Favorite Comic Novel? Two for “Hitchhiker’s Guide to the Galaxy”

By Jane Ciabattari

Critical Mass readers will know we are now in our fourth year of “NBCC Reads.” This survey allows us to draw on the bookish expertise of our membership, along with former NBCC winners and finalists. This spring's question: What's your favorite comic novel? was inspired by this past year's awards in fiction– NBCC fiction award winner Jennifer Egan's at-times hilarious A Visit from the Goon Squad (which also won this year's Pulitzer and the Los Angeles Times book award in fiction) and Irish writer Paul Murray's darkly comic Skippy Dies, an NBCC fiction finalist.

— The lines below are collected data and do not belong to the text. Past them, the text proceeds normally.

<file path="src/edge_interval_meter_with_average_core_assert.svh">
// Assertion macros for the edge interval meter.
// Included by eim_ctrl, which checks its own control logic.
`ifndef EDGE_INTERVAL_METER_WITH_AVERAGE_CORE_ASSERT_SVH
`define EDGE_INTERVAL_METER_WITH_AVERAGE_CORE_ASSERT_SVH

// Consequence holds in the same cycle as the antecedent.
`define EIM_ASSERT_SAME(lbl, clk, rst_n, ante, cons) \
    lbl: assert property (@(posedge clk) disable iff (!rst_n) (ante) |-> (cons)) \
        else $error("eim: same-cycle check failed");

// Consequence holds in the cycle after the antecedent.
`define EIM_ASSERT_NEXT(lbl, clk, rst_n, ante, cons) \
    lbl: assert property (@(posedge clk) disable iff (!rst_n) (ante) |=> (cons)) \
        else $error("eim: next-cycle check failed");

`endif

</file>
<file path="src/eim_pkg.sv">
// Shared types and constants of the edge interval meter.
// Used by the controller, the datapath and the top level.
`default_nettype none
package eim_pkg;

    localparam int IN_TDATA_W  = 8;
    localparam int OUT_TDATA_W = 112;
    localparam int CFG_IDX_W   = 2;
    localparam int CFG_DATA_W  = 11;
    localparam int IVAL_W      = 32;
    localparam int AVG_W       = 40;
    localparam int DELTA_W     = 33;

    localparam logic [CFG_IDX_W-1:0] REG_EDGE_MODE    = 2'd0;
    localparam logic [CFG_IDX_W-1:0] REG_AVG_WINDOW   = 2'd1;
    localparam logic [CFG_IDX_W-1:0] REG_DELTA_ENABLE = 2'd2;

    localparam logic [1:0] EDGE_RISING  = 2'd1;
    localparam logic [1:0] EDGE_FALLING = 2'd2;

    localparam logic [CFG_DATA_W-1:0] AVG_WINDOW_RESET = 11'd100;

    typedef enum logic [2:0] {
        S_IDLE,
        S_UPD,
        S_DSTART,
        S_DIV,
        S_LOAD
    } t_state;

    typedef struct packed {
        logic ready;
        logic accept;
        logic upd;
        logic dstart;
        logic dstep;
        logic load;
    } t_cmd;

    typedef struct packed {
        logic result;
        logic win_on;
        logic div_done;
        logic out_free;
    } t_status;

endpackage
`default_nettype wire

</file>
<file path="src/eim_ctrl.sv">
// Controller of the edge interval meter: sequences the ring update,
// the average division and the result load. Uses eim_pkg and the assert header.
`default_nettype none
`include "edge_interval_meter_with_average_core_assert.svh"
module eim_ctrl (
    input  wire logic             i_clk,
    input  wire logic             i_rst_n,
    input  wire logic             i_s_tvalid,
    input  wire eim_pkg::t_status i_status,
    output eim_pkg::t_cmd         o_cmd
);
    import eim_pkg::*;

    t_state r_state;
    t_state n_state;

    always_ff @(posedge i_clk) begin
        if (!i_rst_n) begin
            r_state <= S_IDLE;
        end else begin
            r_state <= n_state;
        end
    end

    always_comb begin
        n_state = r_state;
        o_cmd   = '0;
        case (r_state)
            S_IDLE: begin
                o_cmd.ready  = 1'b1;
                o_cmd.accept = i_s_tvalid;
                if (i_s_tvalid && i_status.result) begin
                    n_state = i_status.win_on ? S_UPD : S_LOAD;
                end
            end
            S_UPD: begin
                o_cmd.upd = 1'b1;
                n_state   = S_DSTART;
            end
            S_DSTART: begin
                o_cmd.dstart = 1'b1;
                n_state      = S_DIV;
            end
            S_DIV: begin
                if (i_status.div_done) begin
                    n_state = S_LOAD;
                end else begin
                    o_cmd.dstep = 1'b1;
                end
            end
            S_LOAD: begin
                if (i_status.out_free) begin
                    o_cmd.load = 1'b1;
                    n_state    = S_IDLE;
                end
            end
            default: begin
                n_state = S_IDLE;
            end
        endcase
    end

    `EIM_ASSERT_SAME(a_accept_idle, i_clk, i_rst_n, o_cmd.accept, r_state == S_IDLE)
    `EIM_ASSERT_NEXT(a_upd_then_start, i_clk, i_rst_n, r_state == S_UPD, r_state == S_DSTART)
    `EIM_ASSERT_NEXT(a_load_then_idle, i_clk, i_rst_n, o_cmd.load, r_state == S_IDLE)
    `EIM_ASSERT_SAME(a_step_not_done, i_clk, i_rst_n, o_cmd.dstep, !i_status.div_done)
endmodule
`default_nettype wire

</file>
<file path="config.mk">
export PLATFORM = sky130hd
export DESIGN_NAME = eim_ctrl
export DESIGN_NICKNAME = d
export VERILOG_FILES = /design/src/eim_pkg.sv /design/src/eim_ctrl.sv
export VERILOG_INCLUDE_DIRS = /design/src /design/src/src
export SDC_FILE = /design/constraint.sdc
export NUM_CORES = 1
export LEC_CHECK = 0
export ABC_AREA = 1
export ABC_CLOCK_PERIOD_IN_PS = 900
export BUFFER_PORTS_ARGS = -buffer_cell sky130_fd_sc_hd__buf_2
export CORE_AREA = 2 2 39 41
export CTS_CLUSTER_DIAMETER = 30
export DETAILED_ROUTE_END_ITERATION = 10
export DIE_AREA = 0 0 41 43
export SYNTH_ARGS = -nofsm -noshare
export SYNTH_HDL_FRONTEND = slang
export SYNTH_SLANG_ARGS = --single-unit
</file>
<file path="constraint.sdc">
create_clock -name i_clk -period 0.9 [get_ports i_clk]
set_input_delay 0.18 -clock i_clk [delete_from_list [all_inputs] [get_ports i_clk]]
set_output_delay 0.18 -clock i_clk [all_outputs]
set_load 0.1 [all_outputs]
</file>
==> flow_summary.toml, run 1 <==
[setup_path]
crit_path_start = "r_state[1]$_SDFFE_PN0P_"
worstSetupEndpointType = "primary output"
path_common_cell = "nor2_4"
crit_path_cell_trace = "nor2_4 -> nand2_4 -> nor2_4 -> buf_12"
required_ns = 0.72
startpoint_type = "flop"
arrival_ns = 1.15
worst-path-max-fanout = 4
cp_slowest_cell = "dfxtp_4"
path_class = "reg -> out"
cp_num_buf_inv = 1
reg2reg_from = "r_state[1]$_SDFFE_PN0P_"
critical-path-top-delay-family = "simple AND/OR/NAND/NOR gates"
slowest_delay_ns = 0.35

[timing]
fin_crit_sh = 1.476
slew_violations = 0
hold_violations = 0
setup_violations = 9
tightest_slew_ns = 0.1977
finalWorstSetupSlack_ns = -0.4280
grt_setup_unrepaired = "yes"
fmax_ghz = 0.7530
fin_skew_ns = 0.001334
fin_crit_ns = 1.328
relSlewSlack = 0.8678

[grt]
antenna_found_initial = 0
grt_pass1_vias = 293
grt_overflow = 0
grt_pass1_wl_um = 1090
grt_max_degree = 6
track_usage = 0.09739

[place]
place_congestion = 0.7766
dpl.cell_count = 72
port_buffers = 12
dpl.hpwl_um = 503.6

[cells_and_area]
regMostFlops = "r_state"
largest_reg_flops = 3
area_growth_pct = 169.7
final_cells = 83
finalNetCount = 75
antennaDiodeCount = 0
drive_gt1_frac = 0.6866
top_regs = "r_state: 3 flops"

[synthesis]
synthCells = 42
syn-mean-instance-area_um2 = 5.303
synth.ff_latch_count = 3
synthesis.nets = 49
ys_warn_count = 0
ys_seq_area_frac = 0.2697
yosysUniqueCellTypes = 11
syn_area_um2 = 222.7

[die]
rows = 14
coreArea_um2 = 1384
num_io_pins = 13
chipWidth_um = 41
die_h_um = 43
initial_utilization = 0.1609
dieArea_um2 = 1763

[cts]
cts.clk_slew.worst_paths_ns = 0.04
root_buffer = "clkbuf_4"
clkSinkCount = 3
holdBufCountCts = 0
cts_tree = "built"
cts_buffer_depth = 2
htree_levels = 1
numCtsBuffers = 3
clkLatencyLatePin_ns = 0.23

[drt]
viasPerCell = 4.048
postRouteAntennaNets = 0
drt_wl_total_um = 800
drt_iter0_markers = 0
drc = 0
routed-via-count = 336
routedWlPerCell_um = 9.639
first_pass_iters = 1

[status]
violations = "setup timing"
status = "complete, but fails checks"

[flow_run]
drv_cap = 0

[hold_path]
hp-start = "i_rst_n"
min_path_type = "in -> reg"
==> metal layers <==
metal,track usage,up-vias,part of all wire
li1,-,175,-
met2,0.1563,4,0.62
met3,0.01571,0,0.031
met4,0.1000,0,0
met5,0,-,0
met1,0.09325,157,0.35
==> logic make-up after synthesis <==
family,count (synthesis),synth area share
compound gates,2,0.04490
flops,3,0.2697
buf+inv,13,0.2191
simple gates,24,0.4662
==> timing repair <==
action,CTS,global route
setup buffers,2,5
pin swaps,3,3
endpoints found under the hold margin,0,0
resized for setup,11,10
endpoints found under the setup margin,9,9
==> cells in the mapped netlist, drive strengths merged <==
| master | n | share of area |
|---|---|---|
| nand3 | 5 | 0.11 |
| nand2 | 9 | 0.15 |
| o21ai | 1 | 0.022 |
| inv | 12 | 0.20 |
| a21oi | 1 | 0.022 |
| nor2 | 8 | 0.16 |
| clkinv | 1 | 0.017 |
| dfxtp | 3 | 0.27 |
| nor3 | 2 | 0.045 |
==> per-stage QoR <==
step / area [um2] / worst slack, ns / setup TNS (ns) / utilization / hold WS [ns]
finish: 600.6 / -0.4280 / -2.954 / 0.4340 / 0.1741
floorplan: 262.8 / -0.5444 / -2.931 / - / 0.2930
global placement: 447.9 / -0.2004 / -1.545 / 0.3237 / 0.4136
detailed placement: 447.9 / -0.2294 / -1.597 / 0.3237 / 0.4181
CTS: 521.8 / -0.4101 / -2.797 / 0.3770 / 0.1664
global route: 600.6 / -0.4622 / -3.391 / 0.4340 / 0.1743
==> final cells by class <==
type                    count  area [um2]
clock buffers               4       26.28
well taps                  16       20.02
multi-input cells          26       196.4
inverters                  13       65.06
fillers                   142       783.3
flip-flops and latches      3       71.32
repair buffers             21       221.5
==> cell usage in the layout (no fill, tap or decap), types with 3 or more instances in the layout <==
cell,Yosys,layout
inv_1,11,8
buf_4,0,8
nor2_1,6,4
dfxtp_4,0,3
buf_12,0,6
nor2_4,0,4
clkbuf_4,0,3
nand2_1,9,5
nand2_2,0,3
inv_4,0,3
buf_2,0,6
==> path summary, 6_finish.rpt <==
path | end | slack, ns | depth (start not counted)
worst min register to register | r_state[0]$_SDFFE_PN0P_ | 0.70 | 5
worst max register to register | r_state[2]$_SDFFE_PN0P_ | -0.34 | 8
worst min-delay path | r_state[0]$_SDFFE_PN0P_ | 0.17 | 3
worst max-delay path | o_cmd[4] | -0.43 | 4
==> worst reg2reg max path: cells and delay by family, from the launching register on <==
kind	cells	cell delay [ns]
and+or+nand+nor	4	0.37
DFF	1	0.35
buffers and inverters	3	0.27
AOI/OAI and AO/OA	1	0.15
Power of run 1 is not shown: default switching activity piles up to over one toggle a cycle in this logic, so the estimate is an artifact.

We heard from more than 100 of you (thanks!). We do not tabulate votes or rank the titles under discussion. Instead, we simply give an idea of the authors or particular titles that seem to be tickling out collective fancy. Here's the first of the series, and the most noted comic novel of the lot, Joseph Heller's Catch-22, first published in 1961. (We're including worthy second choices, as well.) Other favorites so far:  Vladimir Nabokov, Evelyn Waugh, Richard Russo's “Straight Man,” Kingsley Amis's “Lucky Jim,” two by Flann O'Brien,  “Oldies but Goodies” like Henry Fielding's “Tom Jones” and Jane Austen's “Pride and Prejudice,” plus Charles Portis. Today's posting is one of our “Long Tail” entries.

Rob Spilman:

'The Hitchhiker's Guide to the Galaxy,” by Douglas Adams. The consistently hilarious series of novels is deadpan funny from the opening destruction of the earth.”

Chris Barsanti:

“My selection for favorite comic novel is “The Hitchhiker's Guide to the Galaxy” by Douglas Adams, which blows up the Earth just as a warm-up. With a style that's been so desperately mimicked by too many mock-fantasists to count, Adams's novel is simultaneously rife with gut-punch jokes and philosopher-quality head-scratchers, all of it thoroughly basted in a classically Wodehouse-ian sense of dry British haplessness.”